Size matters – and one-size solutions rarely fit all – especially in a diverse community like Orange County. That’s the gist of the latest controversy surrounding the new, blue recycling roll carts.
Staff writer Tammy Grubb recently reported how $1 million worth of 95-gallon recycling carts is a misfit for many. For some residents, they’re just too large. Plus narrow streets, trees, and cars in Meadowmont, Southern Village and elsewhere create obstacles for large collection trucks with automatic lifts. Now the county wants to bring the big roll carts to the unincorporated areas – where many homes have private roads and long, gravel driveways.
The dilemma highlights the need for choice and flexibility in future services. It’s especially pertinent as town and county leaders prepare to hash out the future of trash and recycling services.
It all started as a funding problem. The county can no longer levy curbside collection fees on town residents or force residents in unincorporated areas to pay for curbside recycling. Last year, the commissioners considered imposing a new district tax in the unincorporated areas, but residents pushed back. Turns out, most families don’t use curbside services, and those that do, prefer a flat fee.
It helps to look at how others provide choice and flexibility.
Towns in Wake County have offered single-stream recycling, where you toss everything into one container, for years. Raleigh residents can choose 65- or 95-gallon roll carts. Apex residents can choose small bins or 65-gallon roll carts. Recycling fees are half what Orange County charges. Wake County’s 11 convenience centers are free.
Many counties offer curbside recycling in their unincorporated areas. Service is optional or free. Catawba County, ranked best in the state, discounts trash collection fees for families who use curbside recycling (which is free). They sweeten the deal with backdoor service at no extra charge. That’s where small pickup trucks pick up trash and recycling at your door – rather than asking users to roll an unwieldy cart down a long gravel road. Since users have a choice, haulers are creative.
Convenience centers are important to this conversation, especially since Orange County is spending millions to “modernize” its centers. Most of us prefer either curbside recycling or convenience centers but have to pay for both. Fees are tiered based on where we live (town or county), rather than the services used.
Consider Chatham County. For $3.5 million, Chatham operates 12 centers, open six or seven days a week. For the same amount, Orange operates five centers, open four or six days a week. Chatham’s centers are free for families who pay for curbside collection services, whether they live in town or in unincorporated areas. That’s choice!
There’s more to this than choosing curbside or drop services, or the size of a bin, or a simple and transparent fee system. Although that would be a great start.
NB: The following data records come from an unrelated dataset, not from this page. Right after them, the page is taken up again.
### config.mk
export PLATFORM = sky130hd
export DESIGN_NAME = snn_inference_sequencer
export DESIGN_NICKNAME = d
export VERILOG_FILES = /design/src/rtl/snn_inference_sequencer.sv
export SDC_FILE = /design/constraint.sdc
export NUM_CORES = 1
export LEC_CHECK = 0
export CAP_MARGIN = 20
export CELL_PAD_IN_SITES_DETAIL_PLACEMENT = 1
export CELL_PAD_IN_SITES_GLOBAL_PLACEMENT = 2
export CORE_MARGIN = 10
export CORE_UTILIZATION = 40
export DETAILED_ROUTE_END_ITERATION = 12
export PLACE_DENSITY_LB_ADDON = 0.1
export SYNTH_ARGS = -nofsm -noshare
export SYNTH_HDL_FRONTEND = slang
export SYNTH_SLANG_ARGS = --single-unit
### constraint.sdc
create_clock -name clk -period 8.8 [get_ports clk]
set_input_delay 0.88 -clock clk [delete_from_list [all_inputs] [get_ports clk]]
set_output_delay 0.88 -clock clk [all_outputs]
set_load 0.01 [all_outputs]
### src/rtl/snn_inference_sequencer.sv
`default_nettype none
// ============================================================================
//  Module   : snn_inference_sequencer
//  Purpose  : Loads signed pixels, rate-encodes them into positive/negative
//             spike vectors with an LFSR, accumulates the layer's net output
//             spikes over a fixed window and reports the argmax class.
//  Revision : 1.0 - initial release
// ============================================================================
module snn_inference_sequencer #(
    parameter int         NUM_IN    = 16,
    parameter int         NUM_OUT   = 10,
    parameter int         PIX_W     = 8,
    parameter int         NUM_STEPS = 64,
    parameter int         LAYER_LAT = 1,
    parameter int         CNT_W     = 8,
    parameter logic [7:0] LFSR_SEED = 8'hA5
) (
    input  logic                       clk,
    input  logic                       reset,
    input  logic                       start,
    input  logic                       pix_valid,
    output logic                       pix_ready,
    input  logic [PIX_W-1:0]           pix_data,
    output logic                       layer_clear,
    output logic [NUM_IN-1:0]          pos_spike,
    output logic [NUM_IN-1:0]          neg_spike,
    input  logic [NUM_OUT-1:0]         layer_pos,
    input  logic [NUM_OUT-1:0]         layer_neg,
    output logic                       busy,
    output logic                       done,
    output logic [$clog2(NUM_OUT)-1:0] class_out,
    output logic [CNT_W-1:0]           class_score
);

    localparam int c_IDX_W  = (NUM_IN > 1) ? $clog2(NUM_IN) : 1;
    localparam int c_STEP_W = $clog2(NUM_STEPS + 1);
    localparam int c_DR_W   = (LAYER_LAT > 1) ? $clog2(LAYER_LAT) : 1;
    localparam int c_K_W    = $clog2(NUM_OUT);
    localparam int c_MAG_W  = PIX_W - 1;

    localparam logic [c_IDX_W-1:0]      c_LAST_IDX  = c_IDX_W'(NUM_IN - 1);
    localparam logic [c_STEP_W-1:0]     c_LAST_STEP = c_STEP_W'(NUM_STEPS - 1);
    localparam logic [c_STEP_W-1:0]     c_LAT_STEP  = c_STEP_W'(LAYER_LAT);
    localparam logic [c_DR_W-1:0]       c_LAST_DR   = c_DR_W'(LAYER_LAT - 1);
    localparam logic [c_K_W-1:0]        c_LAST_K    = c_K_W'(NUM_OUT - 1);
    localparam logic [c_MAG_W-1:0]      c_MAG_ONE   = c_MAG_W'(1);
    localparam logic signed [CNT_W-1:0] c_S_ONE     = CNT_W'(1);
    localparam logic signed [CNT_W-1:0] c_SMAX      = {1'b0, {(CNT_W-1){1'b1}}};
    localparam logic signed [CNT_W-1:0] c_SMIN      = {1'b1, {(CNT_W-1){1'b0}}};

    typedef enum logic [2:0] {
        S_IDLE   = 3'd0,
        S_LOAD   = 3'd1,
        S_CLEAR  = 3'd2,
        S_RUN    = 3'd3,
        S_DRAIN  = 3'd4,
        S_ARGMAX = 3'd5,
        S_DONE   = 3'd6
    } state_t;

    state_t                     r_state;
    state_t                     w_state_nxt;
    logic [PIX_W-1:0]           r_pixel [NUM_IN];
    logic [c_IDX_W-1:0]         r_idx;
    logic [c_STEP_W-1:0]        r_step;
    logic [c_DR_W-1:0]          r_drain;
    logic [c_K_W-1:0]           r_k;
    logic [7:0]                 r_lfsr;
    logic signed [CNT_W-1:0]    r_score     [NUM_OUT];
    logic signed [CNT_W-1:0]    w_score_nxt [NUM_OUT];
    logic signed [CNT_W-1:0]    r_best_score;
    logic [c_K_W-1:0]           r_best_idx;
    logic [c_K_W-1:0]           r_class_out;
    logic signed [CNT_W-1:0]    r_class_score;
    logic                       w_run;
    logic                       w_win;
    logic                       w_take;
    logic signed [CNT_W-1:0]    w_cand;
    logic signed [CNT_W-1:0]    w_new_score;
    logic [c_K_W-1:0]           w_new_idx;

    assign w_run       = (r_state == S_RUN);
    // Counting window is the spike window shifted by the layer latency.
    assign w_win       = (w_run && (r_step >= c_LAT_STEP)) || (r_state == S_DRAIN);
    assign class_out   = r_class_out;
    assign class_score = r_class_score;

    // State register.
    always_ff @(posedge clk or posedge reset) begin
        if (reset) r_state <= S_IDLE;
        else       r_state <= w_state_nxt;
    end

    // Next-state logic and state-decoded control outputs.
    always_comb begin
        w_state_nxt = r_state;
        pix_ready   = 1'b0;
        layer_clear = 1'b0;
        busy        = 1'b1;
        done        = 1'b0;
        case (r_state)
            S_IDLE: begin
                busy = 1'b0;
                if (start) w_state_nxt = S_LOAD;
            end
            S_LOAD: begin
                pix_ready = 1'b1;
                if (pix_valid && (r_idx == c_LAST_IDX)) w_state_nxt = S_CLEAR;
            end
            S_CLEAR: begin
                layer_clear = 1'b1;
                w_state_nxt = S_RUN;
            end
            S_RUN:    if (r_step == c_LAST_STEP) w_state_nxt = S_DRAIN;
            S_DRAIN:  if (r_drain == c_LAST_DR)  w_state_nxt = S_ARGMAX;
            S_ARGMAX: if (r_k == c_LAST_K)       w_state_nxt = S_DONE;
            S_DONE: begin
                done        = 1'b1;
                w_state_nxt = S_IDLE;
            end
            default:  w_state_nxt = S_IDLE;
        endcase
    end

    // Phase counters; each wraps to zero as its phase ends.
    always_ff @(posedge clk or posedge reset) begin
        if (reset) begin
            r_idx   <= '0;
            r_step  <= '0;
            r_drain <= '0;
            r_k     <= '0;
        end else begin
            if ((r_state == S_LOAD) && pix_valid)
                r_idx <= (r_idx == c_LAST_IDX) ? '0 : r_idx + 1'b1;
            if (w_run)
                r_step <= (r_step == c_LAST_STEP) ? '0 : r_step + 1'b1;
            if (r_state == S_DRAIN)
                r_drain <= (r_drain == c_LAST_DR) ? '0 : r_drain + 1'b1;
            if (r_state == S_ARGMAX)
                r_k <= (r_k == c_LAST_K) ? '0 : r_k + 1'b1;
        end
    end

    // Pixel store, filled in arrival order during LOAD.
    always_ff @(posedge clk or posedge reset) begin
        if (reset) begin
            for (int i = 0; i < NUM_IN; i++) r_pixel[i] <= '0;
        end else if ((r_state == S_LOAD) && pix_valid) begin
            r_pixel[r_idx] <= pix_data;
        end
    end

    // Fibonacci LFSR (taps 8,6,5,4): seeded per inference, steps once per RUN cycle.
    always_ff @(posedge clk or posedge reset) begin
        if (reset)
            r_lfsr <= LFSR_SEED;
        else if ((r_state == S_IDLE) && start)
            r_lfsr <= LFSR_SEED;
        else if (w_run)
            r_lfsr <= {r_lfsr[6:0], r_lfsr[7] ^ r_lfsr[5] ^ r_lfsr[4] ^ r_lfsr[3]};
    end

    // Rate encoder: one comparator per input against an index-scrambled LFSR value.
    for (genvar gi = 0; gi < NUM_IN; gi++) begin : g_enc
        localparam logic [c_MAG_W-1:0] c_OFFS = c_MAG_W'(gi);
        logic               w_sgn;
        logic [c_MAG_W-1:0] w_low;
        logic [c_MAG_W-1:0] w_negm;
        logic [c_MAG_W-1:0] w_mag;
        logic [c_MAG_W-1:0] w_rnd;
        logic               w_spk;

        assign w_sgn  = r_pixel[gi][PIX_W-1];
        assign w_low  = r_pixel[gi][c_MAG_W-1:0];
        assign w_negm = ~w_low + c_MAG_ONE;
        // Most negative value has zero low bits; saturate it to full-scale magnitude.
        assign w_mag  = !w_sgn ? w_low : ((w_low == '0) ? '1 : w_negm);
        assign w_rnd  = r_lfsr[c_MAG_W-1:0] ^ c_OFFS;
        assign w_spk  = w_run && (w_mag > w_rnd);
        assign pos_spike[gi] = w_spk & ~w_sgn;
        assign neg_spike[gi] = w_spk &  w_sgn;
    end

    // Saturating net increment per class; simultaneous pos/neg cancels.
    always_comb begin
        for (int k = 0; k < NUM_OUT; k++) begin
            w_score_nxt[k] = r_score[k];
            if (layer_pos[k] && !layer_neg[k] && (r_score[k] != c_SMAX))
                w_score_nxt[k] = r_score[k] + c_S_ONE;
            else if (!layer_pos[k] && layer_neg[k] && (r_score[k] != c_SMIN))
                w_score_nxt[k] = r_score[k] - c_S_ONE;
        end
    end

    // Score accumulators: zeroed in CLEAR, updated only inside the window.
    always_ff @(posedge clk or posedge reset) begin
        if (reset) begin
            for (int k = 0; k < NUM_OUT; k++) r_score[k] <= '0;
        end else if (r_state == S_CLEAR) begin
            for (int k = 0; k < NUM_OUT; k++) r_score[k] <= '0;
        end else if (w_win) begin
            r_score <= w_score_nxt;
        end
    end

    // First entry always seeds the running best; later ones replace it only if strictly greater.
    assign w_cand      = r_score[r_k];
    assign w_take      = (r_k == '0) || (w_cand > r_best_score);
    assign w_new_score = w_take ? w_cand : r_best_score;
    assign w_new_idx   = w_take ? r_k    : r_best_idx;

    // Serial argmax scan; the result is published as the FSM enters DONE.
    always_ff @(posedge clk or posedge reset) begin
        if (reset) begin
            r_best_score  <= '0;
            r_best_idx    <= '0;
            r_class_out   <= '0;
            r_class_score <= '0;
        end else if (r_state == S_ARGMAX) begin
            r_best_score <= w_new_score;
            r_best_idx   <= w_new_idx;
            if (r_k == c_LAST_K) begin
                r_class_out   <= w_new_idx;
                r_class_score <= w_new_score;
            end
        end
    end

endmodule
`default_nettype wire
==> results_dict.tcl, run 1 <==
set metrics [dict create \
    outcome "completed" \
    async_reset_ff_share_pct 100 \
    synth_warnings 0 \
    leakagePower_uw 0.00992 \
    start_kind "flop" \
    hpwl_mm 40.0 \
    syn-cell-area_um2 19400 \
    grt_pass1_vias 16700 \
    setup_ws_ns 3.86 \
    ctsHoldBuffers 0 \
    io_buffers 79 \
    initial_utilization_pct 40.6 \
    diodes 0 \
    finalPower_uw 8220 \
    drv_cap 0 \
    grt_busiest_layer "met2" \
    powerDensity_nw_per_um2 375 \
    syn_nets 2334 \
    ys_ff_latch 258 \
    wl_per_cell_um 19.8 \
    final-max-slew-violation-count 0 \
    synth.distinct_cells 60 \
    postPlaceCellArea_um2 20800 \
    row_count 80 \
    timing_worst_setup_path_type "reg -> out" \
    route.detailed.drc 0 \
    fp.dieW_um 240 \
    first_pass_iters 4 \
    numCtsBuffers 31 \
    arrival_ns 4.06 \
    ys_seq_area_share_pct 33.2 \
    clock_path_buffers 3 \
    yosysTopAreaCellShare_pct 32.7 \
    layout_commonest_cell "dfrtp_1" \
    floorplan.io_pins 80 \
    post_cts_buffers 0 \
    grt_max_degree 152 \
    hold_class "reg -> reg" \
    die_y_um 240 \
    slowest_delay_ns 0.47 \
    dieArea_um2 57800 \
    antenna_left 0 \
    rsz0062_at_grt "false" \
    use_met2_pct 36.0 \
    syn_to_final_growth_pct 12.6 \
    avgSynthCellArea_um2 9.30 \
    synthTopCellsByArea "dfrtp_1 (33%), ha_1 (13%), mux2_2 (8.1%)" \
    syn_inst 2090 \
    fin_crit_ns 4.94 \
    ctsRootBufferMaster "clkbuf_16" \
    final-setup-viol-count 0 \
    yosysTopAreaCell "dfrtp_1" \
    min_period_over_period_pct 56.2 \
    grt_antenna_before_repair 0 \
    wl_mm 55.1 \
    synth_ff_type "dfrtp_1" \
    fin_skew_ns 0.00970 \
    core_area_um2 47800 \
    drive_above_1_share_pct 11.2 \
    fillers 5489 \
    grtUsageMet3_pct 1.57 \
    vias_per_cell 5.59 \
    synth-edff-count 0 \
    clock_sinks 258 \
    slew_headroom_pct 21.2 \
    cp_max_fo 6 \
    post-place-ws_ns 4.42 \
    grt_pass1_wl_mm 89.4 \
    cp.required_ns 7.92 \
    nNetsFinal 2388 \
    ir_drop_uv 164 \
    clk_pin_slew_ns 0.06 \
    fin_area_um2 21900 \
    overflow 0 \
    crit_chain "or3_1 > or3b_1 > or3b_1 > o211ai_1 > ha_1 > nor2b_1 > o21a_1 > o21a_1 > o21bai_1 > a21oi_1 > and2_1 > clkdlybuf4s50_1" \
    hold_violations 0 \
    worstMarginPinSlew_ns 1.18 \
    cts_tree "yes" \
    htreeDepth 1 \
    max_freq_mhz 202 \
    slowest_stage "clkdlybuf4s50_1" \
    grtUsageMet1_pct 22.9 \
    routabilityCongestion 0.818 \
    clock_latency_ns 0.57 \
    drt_iter0_markers 561 \
    setup_tns_ns 0 \
    final_cell_mix "dfrtp_1 (253), nand2_1 (237), ha_1 (202), mux2_2 (140), o21ai_0 (121)" \
    vias 15600 \
    grt.total_usage_pct 19.1 \
    end_kind "primary output" \
    cts_resized 0 \
]
[worst paths after layout]
check                                    from                end  depth (start not counted)  slack [ns]
setup / recovery           g_enc[14].w_low[2]      neg_spike[14]                         12        3.86
hold / removal                      r_lfsr[7]          r_lfsr[7]                          2        0.51
setup reg to reg                       r_k[0]      r_best_idx[3]                         11        4.62
hold reg to reg                     r_lfsr[7]          r_lfsr[7]                          2        0.51
max in group asynchronous               reset  g_enc[4].w_low[5]                          3        6.59
min in group asynchronous               reset       class_out[2]                          2        0.88
[flip-flops by register name, indices dropped and copies added, names as in the netlist]
name,flops
r_score,80
g_enc.w_low,112
r_best_idx,4
class_score,8
r_state,3
class_out,4
r_best_score,8
r_k,4
r_step,7
r_lfsr,8
g_enc.w_sgn,16
r_idx,4
[logic make-up after synthesis]
kind of cell | share of synthesized area [%]
AND/OR/NAND/NOR | 18.2
AO/OA/AOI/OAI | 15.1
flip-flops | 33.2
adder cells (fa/ha/maj) | 14.0
multiplexers | 11.5
buffers and inverters | 3.65
XOR/XNOR | 4.37
[power by group]
group	switching, µW	internal (µW)
clock network	521	833
logic	2380	2130
registers	707	1650
total	3610	4610
[area by class of cell]
class / count / area, µm² / share of cell area [%]
multi-input cells: 1653 / 12300 / 56.1
flip-flops and latches: 258 / 6460 / 29.5
repair buffers: 94 / 916 / 4.18
clock buffers: 44 / 875 / 3.99
well taps: 615 / 769 / 3.51
inverters: 106 / 405 / 1.85
clock inverters: 13 / 195 / 0.891
[worst max-delay path: cells and delay by family, from the launching register on]
kind | cells | cell delay, ns
AND/OR/NAND/NOR | 5 | 1.53
AO/OA/AOI/OAI | 5 | 0.72
buffers and inverters | 1 | 0.47
flip-flops | 1 | 0.42
adder cells (fa/ha/maj) | 1 | 0.33
[layer usage]
| layer | vias to the layer above | routed length, µm |
|---|---|---|
| li1 | 7610 | - |
| met2 | 133 | 28500 |
| met5 | - | 0 |
| met4 | 0 | 1130 |
| met3 | 66 | 1190 |
| met1 | 7758 | 24300 |
[through the flow]
step / utilization [%] / std cells / hold WS (ns)
5_1_grt: 45.8 / 2783 / 0.537
4_1_cts: 45.7 / 2782 / 0.506
3_5_place_dp: 43.5 / 2725 / 0.498
6_report: 45.8 / 2783 / 0.508
2_1_floorplan: - / 2090 / 0.468
3_3_place_gp: 43.5 / 2725 / 0.493
[cell usage after synthesis, drive strengths merged (33+ instances only)]
library cell / n
xor2: 75
a21oi: 81
o21a: 78
nand3: 66
clkbuf: 53
mux2: 150
dfrtp: 254
ha: 202
o31ai: 42
inv: 106
nor2: 107
nor2b: 67
o21ai: 131
nor3: 33
mux2i: 50
nand2: 237
Note: power is estimated with default switching activity, not from simulation.
==> inputs of run 2 (changes only) <==
Settings changed: CORE_UTILIZATION 40 to 36.
Clock period 8.8 ns to 4.1 ns, I/O delays scaled along.
==> results_dict.tcl, run 2 (synthesis results as in run 1) <==
set metrics [dict create \
    grt_pass1_wl_mm 90.8 \
    routabilityCongestion 0.784 \
    max_freq_mhz 253 \
    largest_reg_flops 112 \
    final_cell_mix "dfrtp_1 (253), nand2_1 (237), ha_1 (194), mux2_2 (140), o21ai_0 (113)" \
    route.detailed.drc 0 \
    die_y_um 252 \
    leakagePower_uw 0.0104 \
    floorplan.io_pins 80 \
    slew_headroom_pct 26.1 \
    diodes 0 \
    first_pass_iters 4 \
    grt_max_degree 56 \
    postPlaceCellArea_um2 21100 \
    final-max-slew-violation-count 0 \
    vias_per_cell 5.42 \
    clock_path_buffers 3 \
    antenna_left 0 \
    cts_tree "yes" \
    crit_top_cell "o21a_1" \
    initial_utilization_pct 36.3 \
    vias 15900 \
    wl_per_cell_um 19.7 \
    powerDensity_nw_per_um2 817 \
    cp.required_ns 3.69 \
    fillers 6112 \
    syn_to_final_growth_pct 16.9 \
    end_kind "primary output" \
    hold_violations 0 \
    fin_crit_ns 3.95 \
    slowest_delay_ns 0.42 \
    row_count 85 \
    hold_class "in -> async" \
    post-place-cells 2825 \
    fin_util_pct 42.4 \
    arrival_ns 3.54 \
    htreeDepth 2 \
    numCtsBuffers 34 \
    grt_antenna_before_repair 0 \
    overflow 0 \
    fin_area_um2 22700 \
    clock_latency_ns 0.54 \
    slowest_stage "or3b_4" \
    clock_sinks 258 \
    setup_ws_ns 0.148 \
    finalNonFillerCells 2929 \
    fp.dieW_um 252 \
    min_period_over_period_pct 96.4 \
    nNetsFinal 2452 \
    core_area_um2 53600 \
    ctsHoldBuffers 0 \
    start_kind "flop" \
    io_buffers 79 \
    grt_pass1_vias 16500 \
    fin_skew_ns 0.0183 \
    outcome "completed" \
    crit_chain "inv_2 > ha_2 > nand2_1 > or3_1 > or3b_4 > o211ai_1 > ha_1 > nor2b_1 > o21a_1 > o21a_1 > o21bai_1 > a21oi_1 > and2_1 > dlygate4sd2_1" \
    ir_drop_uv 284 \
    post-place-ws_ns 0.250 \
    timing_worst_setup_path_type "reg -> out" \
    drv_cap 0 \
    drive_above_1_share_pct 17.2 \
    clk_pin_slew_ns 0.06 \
    layout_commonest_cell "dfrtp_1" \
    finalPower_uw 18600 \
    grt.total_usage_pct 17.9 \
    hpwl_mm 41.9 \
    rsz0062_at_grt "true" \
    wl_mm 57.8 \
    cp_max_fo 6 \
    dieArea_um2 63700 \
    ctsRootBufferMaster "clkbuf_16" \
    drt_iter0_markers 499 \
    final-setup-viol-count 0 \
    worstMarginPinSlew_ns 1.10 \
]
==> run 2: path summary, 6_finish.rpt <==
| path | from | to | slack (ns) | depth (start not counted) |
|---|---|---|---|---|
| hold / removal | reset | class_out[2] | 0.14 | 2 |
| setup / recovery | g_enc[8].w_low[0] | neg_spike[8] | 0.15 | 14 |
| hold reg to reg | r_step[4] | r_step[4] | 0.51 | 1 |
| max in group asynchronous | reset | r_lfsr[2] | 3.11 | 4 |
| min in group clk | r_step[4] | r_step[4] | 0.51 | 1 |
| setup reg to reg | r_k[0] | class_score[1] | 0.44 | 11 |
==> run 2: per-stage QoR <==
stage          hold slack (ns)  TNS (ns)
6_report                 0.144         0
2_1_floorplan            0.468         0
5_1_grt                  0.144   -0.0481
4_1_cts                  0.446         0
3_3_place_gp             0.490         0
3_5_place_dp             0.496         0
==> run 2: repair_timing <==
item	in CTS	in global routing
endpoints found under the setup margin	32	32
pin swaps	4	52
resized for setup	52	100
buffers inserted	8	32
==> run 2: metal layers <==
metal / share of wire (%) / vias up / GRT usage, %
met1: 44 / 7941 / 21.1
met2: 52 / 130 / 33.1
met3: 2.2 / 69 / 2.40
met5: 0 / - / 0
met4: 2.5 / 0 / 5.04
li1: - / 7729 / -
==> run 2: where the power goes <==
group	internal [µW]	switching, µW	total (µW)
clock network	2030	1190	3210
logic	4970	5440	10400
registers	3540	1420	4960
total	10500	8040	18600
==> run 2: cell type report <==
cell class	count	area (µm²)	area share (%)
tap	696	871	3.83
inverter	106	402	1.77
timing repair buffer	155	1350	5.93
multi-input combinational	1653	12400	54.7
clock buffer	56	1110	4.87
sequential	258	6460	28.4
clock inverter	5	100	0.440
==> run 2: critical path: cells and delay by family, from the launching register on <==
family	cells	cell delay, ns
flops	1	0.40
fa+ha+maj	2	0.44
simple gates	5	1.11
buf+inv	2	0.36
compound gates	5	0.69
Imagine if local leaders explored ways to share services and infrastructure, and designed services based on need rather than jurisdiction? Could the town’s recycling program work in the suburban parts of the unincorporated areas? Why not co-locate the county’s Eubanks Convenience Center with a Chapel Hill Transfer station? Or co-locate the town and county departments? These are just a few ways our governments could work together to improve choice, flexibility and economics.
There are long term issues – like waste to energy or landfilling – which will take years to sort out. For now, we’d be well served if our governments worked together to understand our diverse service needs, and designed services that offer choice and flexibility, and an equitable way to pay for it.